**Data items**
`src/rtl/gearbox_lock_ctrl_pkg.sv`:
```
// Shared definitions for the 64b/66b block-lock controller: state set,
// sync-header constants and parameter defaults.
package gearbox_lock_ctrl_pkg;

    localparam int SH_CNT_MAX_DEF  = 64;
    localparam int INVALID_MAX_DEF = 16;
    localparam int SLIP_WAIT_DEF   = 4;

    localparam logic [1:0] SH_SYNC_DATA = 2'b01;
    localparam logic [1:0] SH_SYNC_CTRL = 2'b10;

    typedef enum logic [2:0] {
        ST_LOCK_INIT = 3'd0,
        ST_RESET_CNT = 3'd1,
        ST_TEST_SH   = 3'd2,
        ST_GOOD_WIN  = 3'd3,
        ST_SLIP      = 3'd4,
        ST_SLIP_WAIT = 3'd5
    } lock_state_e;

    function automatic logic sh_is_valid(input logic [1:0] sh);
        return (sh == SH_SYNC_DATA) || (sh == SH_SYNC_CTRL);
    endfunction

endpackage

```
`src/rtl/gearbox_lock_ctrl_if.sv`:
```
// Gearbox-side signal bundle: header stream in, slip request and lock status out.
interface gearbox_lock_ctrl_if;
    logic        enable;
    logic        sh_valid;
    logic [1:0]  sh;
    logic        slip;
    logic        block_lock;
    logic [15:0] slip_cnt;
    logic        lock_loss;

    modport master (
        output enable, sh_valid, sh,
        input  slip, block_lock, slip_cnt, lock_loss
    );

    modport slave (
        input  enable, sh_valid, sh,
        output slip, block_lock, slip_cnt, lock_loss
    );
endinterface

```
`src/rtl/lock_rst_sync.sv`:
```
// Two-flop reset synchroniser: asserts asynchronously, releases on the
// second clock edge after rst_n rises.
module lock_rst_sync (
    input  logic clk,
    input  logic rst_n,
    output logic rst_sync_n
);
    logic [1:0] sync_reg;

    always_ff @(posedge clk or negedge rst_n) begin
        if (!rst_n) begin
            sync_reg <= 2'b00;
        end else begin
            sync_reg <= {sync_reg[0], 1'b1};
        end
    end

    assign rst_sync_n = sync_reg[1];
endmodule

```
`src/rtl/gearbox_lock_ctrl.sv`:
```
// Block-lock FSM for a 66-bit gearbox: hunts for header alignment by slipping,
// declares lock after a clean window and drops it on too many bad headers.
module gearbox_lock_ctrl
    import gearbox_lock_ctrl_pkg::*;
#(
    parameter int SH_CNT_MAX  = SH_CNT_MAX_DEF,
    parameter int INVALID_MAX = INVALID_MAX_DEF,
    parameter int SLIP_WAIT   = SLIP_WAIT_DEF
) (
    input logic                clk,
    input logic                rst_n,
    gearbox_lock_ctrl_if.slave bus
);
    localparam int SH_W   = $clog2(SH_CNT_MAX + 1);
    localparam int INV_W  = $clog2(INVALID_MAX + 1);
    localparam int WAIT_W = $clog2(SLIP_WAIT + 1);

    localparam logic [2:0] S_LOCK_INIT = 3'(ST_LOCK_INIT);
    localparam logic [2:0] S_RESET_CNT = 3'(ST_RESET_CNT);
    localparam logic [2:0] S_TEST_SH   = 3'(ST_TEST_SH);
    localparam logic [2:0] S_GOOD_WIN  = 3'(ST_GOOD_WIN);
    localparam logic [2:0] S_SLIP      = 3'(ST_SLIP);
    localparam logic [2:0] S_SLIP_WAIT = 3'(ST_SLIP_WAIT);

    logic rst_sync_n;

    lock_rst_sync u_rst_sync (
        .clk        (clk),
        .rst_n      (rst_n),
        .rst_sync_n (rst_sync_n)
    );

    logic [2:0]        state_reg, state_next;
    logic [SH_W-1:0]   sh_cnt_reg, sh_cnt_next;
    logic [INV_W-1:0]  invalid_cnt_reg, invalid_cnt_next;
    logic [WAIT_W-1:0] wait_cnt_reg, wait_cnt_next;
    logic              block_lock_reg, block_lock_next;
    logic              slip_reg, slip_next;
    logic              lock_loss_reg, lock_loss_next;
    logic [15:0]       slip_cnt_reg, slip_cnt_next;

    logic              word_bad;
    logic [SH_W-1:0]   sh_cnt_inc;
    logic [INV_W-1:0]  invalid_cnt_inc;
    logic [WAIT_W-1:0] wait_cnt_inc;

    assign word_bad        = !sh_is_valid(bus.sh);
    assign sh_cnt_inc      = sh_cnt_reg + 1'b1;
    assign invalid_cnt_inc = invalid_cnt_reg + INV_W'(word_bad);
    assign wait_cnt_inc    = wait_cnt_reg + 1'b1;

    always_comb begin
        state_next       = state_reg;
        sh_cnt_next      = sh_cnt_reg;
        invalid_cnt_next = invalid_cnt_reg;
        wait_cnt_next    = wait_cnt_reg;
        block_lock_next  = block_lock_reg;
        slip_next        = 1'b0;
        lock_loss_next   = 1'b0;
        slip_cnt_next    = slip_cnt_reg;

        if (!bus.enable) begin
            state_next      = S_LOCK_INIT;
            block_lock_next = 1'b0;
            lock_loss_next  = block_lock_reg;
        end else begin
            case (state_reg)
                S_LOCK_INIT: state_next = S_RESET_CNT;
                S_RESET_CNT: begin
                    sh_cnt_next      = '0;
                    invalid_cnt_next = '0;
                    state_next       = S_TEST_SH;
                end
                S_TEST_SH: begin
                    if (bus.sh_valid) begin
                        sh_cnt_next      = sh_cnt_inc;
                        invalid_cnt_next = invalid_cnt_inc;
                        // Slip is checked first so it wins when both limits land on one word.
                        if (word_bad && (invalid_cnt_inc >= INV_W'(INVALID_MAX) || !block_lock_reg)) begin
                            state_next      = S_SLIP;
                            slip_next       = 1'b1;
                            block_lock_next = 1'b0;
                            lock_loss_next  = block_lock_reg;
                            if (slip_cnt_reg != 16'hFFFF) begin
                                slip_cnt_next = slip_cnt_reg + 16'd1;
                            end
                        end else if (sh_cnt_inc == SH_W'(SH_CNT_MAX)) begin
                            if (invalid_cnt_inc == '0) begin
                                state_next      = S_GOOD_WIN;
                                block_lock_next = 1'b1;
                            end else begin
                                state_next = S_RESET_CNT;
                            end
                        end
                    end
                end
                S_GOOD_WIN: begin
                    block_lock_next = 1'b1;
                    state_next      = S_RESET_CNT;
                end
                S_SLIP: begin
                    wait_cnt_next = '0;
                    state_next    = S_SLIP_WAIT;
                end
                S_SLIP_WAIT: begin
                    // Headers are meaningless while the gearbox realigns; only count words.
                    if (bus.sh_valid) begin
                        wait_cnt_next = wait_cnt_inc;
                        if (wait_cnt_inc == WAIT_W'(SLIP_WAIT)) begin
                            state_next = S_RESET_CNT;
                        end
                    end
                end
                default: state_next = S_LOCK_INIT;
            endcase
        end
    end

    always_ff @(posedge clk or negedge rst_sync_n) begin
        if (!rst_sync_n) begin
            state_reg       <= S_LOCK_INIT;
            sh_cnt_reg      <= '0;
            invalid_cnt_reg <= '0;
            wait_cnt_reg    <= '0;
            block_lock_reg  <= 1'b0;
            slip_reg        <= 1'b0;
            lock_loss_reg   <= 1'b0;
            slip_cnt_reg    <= '0;
        end else begin
            state_reg       <= state_next;
            sh_cnt_reg      <= sh_cnt_next;
            invalid_cnt_reg <= invalid_cnt_next;
            wait_cnt_reg    <= wait_cnt_next;
            block_lock_reg  <= block_lock_next;
            slip_reg        <= slip_next;
            lock_loss_reg   <= lock_loss_next;
            slip_cnt_reg    <= slip_cnt_next;
        end
    end

    assign bus.slip       = slip_reg;
    assign bus.block_lock = block_lock_reg;
    assign bus.lock_loss  = lock_loss_reg;
    assign bus.slip_cnt   = slip_cnt_reg;

endmodule

```
`src/flat_wrapper.sv`:
```
// flat-port wrapper written by rule: the top's interface ports become plain ports
module gearbox_lock_ctrl_flat import gearbox_lock_ctrl_pkg::*;
#(
    parameter int SH_CNT_MAX  = SH_CNT_MAX_DEF,
    parameter int INVALID_MAX = INVALID_MAX_DEF,
    parameter int SLIP_WAIT   = SLIP_WAIT_DEF
)
  (clk, rst_n, bus_enable, bus_sh_valid, bus_sh, bus_slip, bus_block_lock, bus_slip_cnt, bus_lock_loss);
  gearbox_lock_ctrl_if bus_i ();
  input logic clk;
  input logic rst_n;
  input wire logic [$bits(bus_i.enable)-1:0] bus_enable;
  input wire logic [$bits(bus_i.sh_valid)-1:0] bus_sh_valid;
  input wire logic [$bits(bus_i.sh)-1:0] bus_sh;
  output wire logic [$bits(bus_i.slip)-1:0] bus_slip;
  output wire logic [$bits(bus_i.block_lock)-1:0] bus_block_lock;
  output wire logic [$bits(bus_i.slip_cnt)-1:0] bus_slip_cnt;
  output wire logic [$bits(bus_i.lock_loss)-1:0] bus_lock_loss;
  assign bus_i.enable = bus_enable;
  assign bus_i.sh_valid = bus_sh_valid;
  assign bus_i.sh = bus_sh;
  assign bus_slip = bus_i.slip;
  assign bus_block_lock = bus_i.block_lock;
  assign bus_slip_cnt = bus_i.slip_cnt;
  assign bus_lock_loss = bus_i.lock_loss;
  gearbox_lock_ctrl #(.SH_CNT_MAX(SH_CNT_MAX), .INVALID_MAX(INVALID_MAX), .SLIP_WAIT(SLIP_WAIT)) u_core (.clk(clk), .rst_n(rst_n), .bus(bus_i));
endmodule
```
`config.mk`:
```
export PLATFORM = sky130hd
export DESIGN_NAME = gearbox_lock_ctrl_flat
export DESIGN_NICKNAME = d
export VERILOG_FILES = /design/src/rtl/gearbox_lock_ctrl_pkg.sv /design/src/rtl/gearbox_lock_ctrl_if.sv /design/src/rtl/lock_rst_sync.sv /design/src/rtl/gearbox_lock_ctrl.sv /design/src/flat_wrapper.sv
export SDC_FILE = /design/constraint.sdc
export NUM_CORES = 1
export LEC_CHECK = 0
export ABC_CLOCK_PERIOD_IN_PS = 1770
export BUFFER_PORTS_ARGS = -buffer_cell sky130_fd_sc_hd__buf_2
export CORE_UTILIZATION = 50
export DETAILED_ROUTE_END_ITERATION = 16
export PLACE_DENSITY_LB_ADDON = 0.2
export SYNTH_ARGS = -nofsm -noshare
export SYNTH_HDL_FRONTEND = slang
export SYNTH_SLANG_ARGS = --single-unit
export TNS_END_PERCENT = 50
```
`constraint.sdc`:
```
create_clock -name clk -period 1.77 [get_ports clk]
set_clock_uncertainty 0.1 [all_clocks]
set_input_delay 0.0885 -clock clk [delete_from_list [all_inputs] [get_ports clk]]
set_output_delay 0.0885 -clock clk [all_outputs]
set_load 0.02 [all_outputs]
```
# ---- After elaboration in Yosys (flattened, before gate mapping)
# Cells that the tools add are included.
dict set report classes {
  add_sub_neg 4
  multipliers 0
  div 0
  order_cmp 1
  n_eq_ne 18
  shifts 0
  mux 28
  bitwise_logic 0
  n_reduce_logical 15
}
# operator n
set ops {}
lappend ops {{$mux W3} 7}
lappend ops {{$add A16 B1 Y16 const B} 1}
lappend ops {{$ne A16 B16 Y1 const B} 1}
lappend ops {{$pmux W3 S5} 1}
lappend ops {{$pmux W7 S2} 1}
lappend ops {{$mux W1} 13}
lappend ops {{$pmux W5 S2} 1}
lappend ops {{$eq A3 B3 Y1 const B} 3}
lappend ops {{$ne A4 B2 Y1 const B} 2}
lappend ops {{$reduce_and A4 Y1} 2}
lappend ops {{$add A7 B1 Y7 const B} 1}
lappend ops {{$eq A7 B7 Y1 const B} 1}
lappend ops {{$mux W7} 1}
lappend ops {{$eq A3 B2 Y1 const B} 2}
lappend ops {{$ne A3 B3 Y1 const B} 2}
lappend ops {{$pmux W3 S2} 1}
lappend ops {{$reduce_and A3 Y1} 2}
lappend ops {{$add A5 B1 Y5} 1}
lappend ops {{$ge A5 B5 Y1 const B} 1}
lappend ops {{$logic_not A5 Y1} 1}
lappend ops {{$mux W5} 1}
lappend ops {{$reduce_and A5 Y1} 1}
lappend ops {{$ne A2 B2 Y1 const B} 2}
lappend ops {{$reduce_bool A2 Y1} 2}
lappend ops {{other kinds (13)} 15}
dict set report word_totals {
  reg_bits 39
  latch_bits 0
  mem_bits_rw 0
  mem_bits_ro 0
  output_inout_bits 19
  mem_count 0
}

# ---- Depth between registers and ports, before layout
# Gate-level depths: netlist (run 1).
dict set report logic_depth {
  word_depth 11
  ltp_mapped 10
  depth_no_buf 9
}

# ---- By module
# Synthesis (run 1) repeated with hierarchy kept, for this count alone.
dict set report unflattened {
  cells_unflattened 202
  area_unflattened_um2 2072.0
}
# mod n_inst cells_each area_per_inst_um2 seq_area_each_um2
set modules_own_cells {}
lappend modules_own_cells {gearbox_lock_ctrl 1 199 2018.2 925.9}
lappend modules_own_cells {lock_rst_sync 1 3 53.8 50.0}

# ---- Worst setup path before layout (run 1)
# Ideal clock, no wire load.
dict set report synth_path {
  path_type {input-to-reg}
  start {in bus_sh[0]}
  end {reg u_core.slip_cnt_reg[15], in the netlist u_core.bus.slip_cnt[15]}
  setup_time_ps 125
  t_arrival_ps 1980
  required_time_ps 1545
  path_slack_ps -435
  stages 10
  path_buffers 1
  cell_sequence {xor2_1 inv_1 ha_1 ha_1 nand3_2 xor2_2 a211oi_2 buf_4 nand3_2 mux2_4}
}
dict set report synth_between {
  elab_chain_cells 8
}
# item line_no
set synth_rtl {}
lappend synth_rtl {{from (decl)} flat_wrapper.sv:14} ;# input wire logic [$bits(bus_i.sh)-1:0] bus_sh;
lappend synth_rtl {{$eq A2 B1 Y1 / $eq A2 B2 Y1 (equally long branches)} gearbox_lock_ctrl_pkg.sv:22} ;# return (sh == SH_SYNC_DATA) || (sh == SH_SYNC_CTRL);
lappend synth_rtl {{$logic_or A1 B1 Y1 (*)} gearbox_lock_ctrl_pkg.sv:22}
lappend synth_rtl {{$logic_not A1 Y1 (*)} gearbox_lock_ctrl.sv:47} ;# assign word_bad = !sh_is_valid(bus.sh);
lappend synth_rtl {{$add A5 B1 Y5} gearbox_lock_ctrl.sv:49} ;# assign invalid_cnt_inc = invalid_cnt_reg + INV_W'(word_bad);
lappend synth_rtl {{$ge A5 B5 Y1} gearbox_lock_ctrl.sv:79} ;# if (word_bad && (invalid_cnt_inc >= INV_W'(INVALID_MAX) || !block_lock_reg)) begin
lappend synth_rtl {{$logic_or A1 B1 Y1} gearbox_lock_ctrl.sv:79}
lappend synth_rtl {{$logic_and A1 B1 Y1 (*)} gearbox_lock_ctrl.sv:79}
lappend synth_rtl {{$reduce_and A5 Y1 (no source line) (*)} --}
lappend synth_rtl {{to (signal assigned)} gearbox_lock_ctrl.sv:137} ;# slip_cnt_reg <= slip_cnt_next;
lappend synth_rtl {{to (decl)} gearbox_lock_ctrl.sv:40} ;# logic [15:0] slip_cnt_reg, slip_cnt_next;
# Mark *: on every way between the ends. The rest lies on a longest branch, timed or not.
# A chain may end at the register's enable or synchronous reset.

# ---- Final worst setup path (run 1)
dict set report layout_path {
  start {reg u_core.invalid_cnt_reg[0]}
  end {reg u_core.block_lock_reg, in the netlist u_core.bus.block_lock}
}
dict set report layout_between {
  elab_chain_cells 8
}
# item line_no
set layout_rtl {}
lappend layout_rtl {{from (decl)} gearbox_lock_ctrl.sv:35} ;# logic [INV_W-1:0] invalid_cnt_reg, invalid_cnt_next;
lappend layout_rtl {{from (signal assigned)} gearbox_lock_ctrl.sv:132} ;# invalid_cnt_reg <= invalid_cnt_next;
lappend layout_rtl {{$add A5 B1 Y5 (*)} gearbox_lock_ctrl.sv:49}
lappend layout_rtl {{$ge A5 B5 Y1} gearbox_lock_ctrl.sv:79}
lappend layout_rtl {{$logic_or A1 B1 Y1} gearbox_lock_ctrl.sv:79}
lappend layout_rtl {{$logic_and A1 B1 Y1} gearbox_lock_ctrl.sv:79}
lappend layout_rtl {{$mux W1} gearbox_lock_ctrl.sv:79}
lappend layout_rtl {{$mux W1} gearbox_lock_ctrl.sv:75} ;# if (bus.sh_valid) begin
lappend layout_rtl {{$pmux W1 S2} gearbox_lock_ctrl.sv:67} ;# case (state_reg)
lappend layout_rtl {{$mux W1} gearbox_lock_ctrl.sv:62} ;# if (!bus.enable) begin
lappend layout_rtl {{to (signal assigned)} gearbox_lock_ctrl.sv:134} ;# block_lock_reg <= block_lock_next;
lappend layout_rtl {{to (decl)} gearbox_lock_ctrl.sv:37} ;# logic block_lock_reg, block_lock_next;
# Mark *: on every way between the ends. The rest lies on a longest branch, timed or not. The select of a mux whose other input is x is not followed.

==> results of run 1 <==
cell type report:
cell class / count / area share
tap: 50 / 0.0211
timing repair buffer: 76 / 0.178
clock inverter: 1 / 0.00169
multi-input combinational: 163 / 0.435
inverter: 6 / 0.00761
sequential: 39 / 0.331
clock buffer: 7 / 0.0258
metal layers:
metal / wire, um / share of wire / global-route usage
met3: 296 / 0.056 / 0.0617
met1: 2460 / 0.47 / 0.355
met4: 46 / 0.0088 / 0.0599
met5: 0 / 0 / 0
met2: 2450 / 0.47 / 0.370
power by group:
| part | switching [mW] | internal (mW) |
|---|---|---|
| combinational | 0.573 | 0.533 |
| sequential | 0.129 | 1.01 |
| clock | 0.297 | 0.277 |
| total | 0.999 | 1.82 |
per-stage QoR:
step / power, mW / setup WS [ps] / util / setup TNS, ps / hold slack, ps
2_1_floorplan: 1.71 / -162 / - / -1130 / -307
3_3_place_gp: 2.08 / -261 / 0.668 / -4480 / -227
3_5_place_dp: 2.11 / -316 / 0.668 / -5460 / -225
4_1_cts: 2.77 / -222 / 0.716 / -2940 / 15.0
5_1_grt: 3.00 / -322 / 0.724 / -5220 / 29.6
6_report: 2.82 / -264 / 0.724 / -3600 / 25.8
Yosys cell counts (all sizes together), types with 4 or more instances:
cell,number
a21oi,6
and3,7
dfrtp,39
ha,6
inv,6
nand2,22
nand3,18
nand4,8
nor2,11
nor2b,4
nor3,4
o21ai,17
xnor2,13
xor2,7
worst max-delay path, stage by stage, from the launching register on:
cell and delay (ps):
sky130_fd_sc_hd__dfrtp_1 400, sky130_fd_sc_hd__ha_4 160, sky130_fd_sc_hd__ha_4 140, sky130_fd_sc_hd__nand3_4 90, sky130_fd_sc_hd__xor2_4 200, sky130_fd_sc_hd__buf_4 160, sky130_fd_sc_hd__o311a_1 350, sky130_fd_sc_hd__a41oi_2 200
sky130_fd_sc_hd__o41ai_4 110
path summary, 6_finish.rpt:
kind,startpoint,end,slack (ps),cells after the start
max,u_core.invalid_cnt_reg[0],u_core.bus.block_lock,-260,8
min,rst_n,u_core.u_rst_sync.sync_reg[1],30,2
max reg2reg,u_core.invalid_cnt_reg[0],u_core.bus.block_lock,-260,8
min reg2reg,u_core.u_rst_sync.sync_reg[1],u_core.sh_cnt_reg[1],190,1
max in group asynchronous,u_core.u_rst_sync.sync_reg[1],u_core.bus.slip_cnt[0],1030,1
min in group clk,bus_enable,u_core.state_reg[2],120,4
logic make-up (layout without fill, tap and decap cells):
logic type      after synthesis  in the layout  synth area share
simple gates                 85             85             0.211
compound gates               48             48             0.173
flops                        39             39             0.449
xor+xnor                     20             20            0.0841
buf+inv                      12             90            0.0294
fa+ha+maj                     6              6            0.0346
mux                           3              3            0.0167
other cells                   1              1           0.00173
what timing repair did:
action	CTS	global route
hold buffers	1	0
resized for setup	14	10
pin swaps	7	7
endpoints found under the setup margin	20	26
hold endpoints to repair	2	0
buffers inserted	4	0
==> impl_metrics.py, run 1 <==
metrics = {
    "run_status": {
        "outcome": "finished, violations left",
        "violations": "setup timing",
    },
    "yosys": {
        "synth_area_sq_um": 2170,
        "synthesis.nets": 226,
        "synth_top_cells_by_area": "sky130_fd_sc_hd__dfrtp_1 45%, sky130_fd_sc_hd__xnor2_1 5.2%, sky130_fd_sc_hd__o21ai_0 3.9%",
        "yosysWarningCount": 0,
        "synth.ff_latch_count": 39,
        "yosysTopAreaCell": "sky130_fd_sc_hd__dfrtp_1",
        "area_share_of_the_largest_cell_type_after_synthesis": 0.449,
        "seq_area_frac_synth": 0.449,
        "post_synth_num_cell_types": 51,
        "synth-main-ff-cell": "sky130_fd_sc_hd__dfrtp_1",
        "synth_enable_flop_cells": 0,
        "asyncSetResetFlopFracSynth": 1.00,
        "syn-instance-count": 214,
        "post_synth.cell_area_avg_sq_um": 10.1,
    },
    "cts": {
        "clk_latency_ps": 280,
        "cts_sinks": 39,
        "cts.root.buffer_cell": "sky130_fd_sc_hd__clkbuf_8",
        "cts_buffer_depth": 2,
        "cts_tree": "built",
        "tritoncts.num_buffers": 5,
        "htreeDepth": 2,
        "clkSlewWorstSetupHoldPaths_ps": 80,
    },
    "sta": {
        "tightest_slew_ps": 548,
        "final.min_clock_period_ps": 2030,
        "grt_setup_unrepaired": "yes",
        "slew_viols_final": 0,
        "final-hold-violation-count": 0,
        "period_share": 1.15,
        "timing.final.setup_violations": 20,
        "fin_ws_ps": -264,
        "fmax_mhz": 492,
        "worst_slew_margin_rel": 0.632,
    },
    "global_route": {
        "grt_pass1_wl_um": 8390,
        "vias_in_the_first_global_route": 1801,
        "initial_antenna_violation_count": 0,
        "largest_net_degree_at_the_start_of_global_routing": 38,
        "all_layer_global_routing_usage": 0.246,
        "grt_overflow": 0,
    },
    "floorplan": {
        "num_io_pins": 25,
        "rows": 23,
        "floorplan.die.height_um": 67.9,
        "floorplan.die_area_sq_um": 4610,
        "die_x_um": 67.9,
        "start_util": 0.532,
        "standard_cell_core_area_sq_um": 4090,
    },
    "detailed_routing": {
        "vias_per_cell": 5.63,
        "postRouteAntennaNets": 0,
        "total_iterations_of_the_first_detailed_routing_run": 4,
        "finalWirelength_um": 5250,
        "drt-wirelength-per-cell_um": 15.4,
        "detail_route.iter0.violations": 106,
        "drc": 0,
        "route.vias.total": 1924,
    },
    "setup_path": {
        "cp-start-kind": "register",
        "critical_path.max_fanout": 6,
        "crit_path_category": "register to register",
        "timing.critical_path.to_type": "register",
        "worst_path_required_ps": 1830,
        "critical_path_arrival_ps": 2090,
    },
    "placement": {
        "dp_cells": 329,
        "buffer_ports.inserted": 24,
        "place_congestion": 0.882,
        "post-dp-hpwl_um": 3530,
        "post_place_instance_area_sq_um": 2730,
    },
    "final_layout": {
        "multi_input_comb_area_sq_um": 1290,
        "largest_reg_flops": 16,
        "final_cell_mix": "47 x sky130_fd_sc_hd__buf_4, 37 x sky130_fd_sc_hd__dfrtp_1, 24 x sky130_fd_sc_hd__buf_2",
        "final_net_count": 303,
        "fillers": 292,
        "final-instance-count-excl-fill": 342,
        "antenna_cells_inserted": 0,
        "area_growth_syn_to_layout_pct": 36.3,
        "ratio_of_cells_with_drive_above_1_in_the_final_layout": 0.404,
        "stdcell_area_sq_um": 2960,
        "final-seq-area_sq_um": 978,
        "layout.cells.most_common": "sky130_fd_sc_hd__buf_4",
    },
    "power_and_ir_drop": {
        "cellLeakagePower_nw": 1.38,
        "peak_vdd_ir_mv": 0.699,
        "power_density_over_the_cells_nw_per_um2": 953,
    },
    "min_path": {
        "min_path_type": "input port to async pin",
    },
    "flow_run": {
        "max-cap-violations": 0,
    },
}
Power figures use the tool's default switching activity.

**What you will do**
Filter the entries down to the lines containing "metal". Copy each of those lines.

**Answer to this task**
metal layers:
metal / wire, um / share of wire / global-route usage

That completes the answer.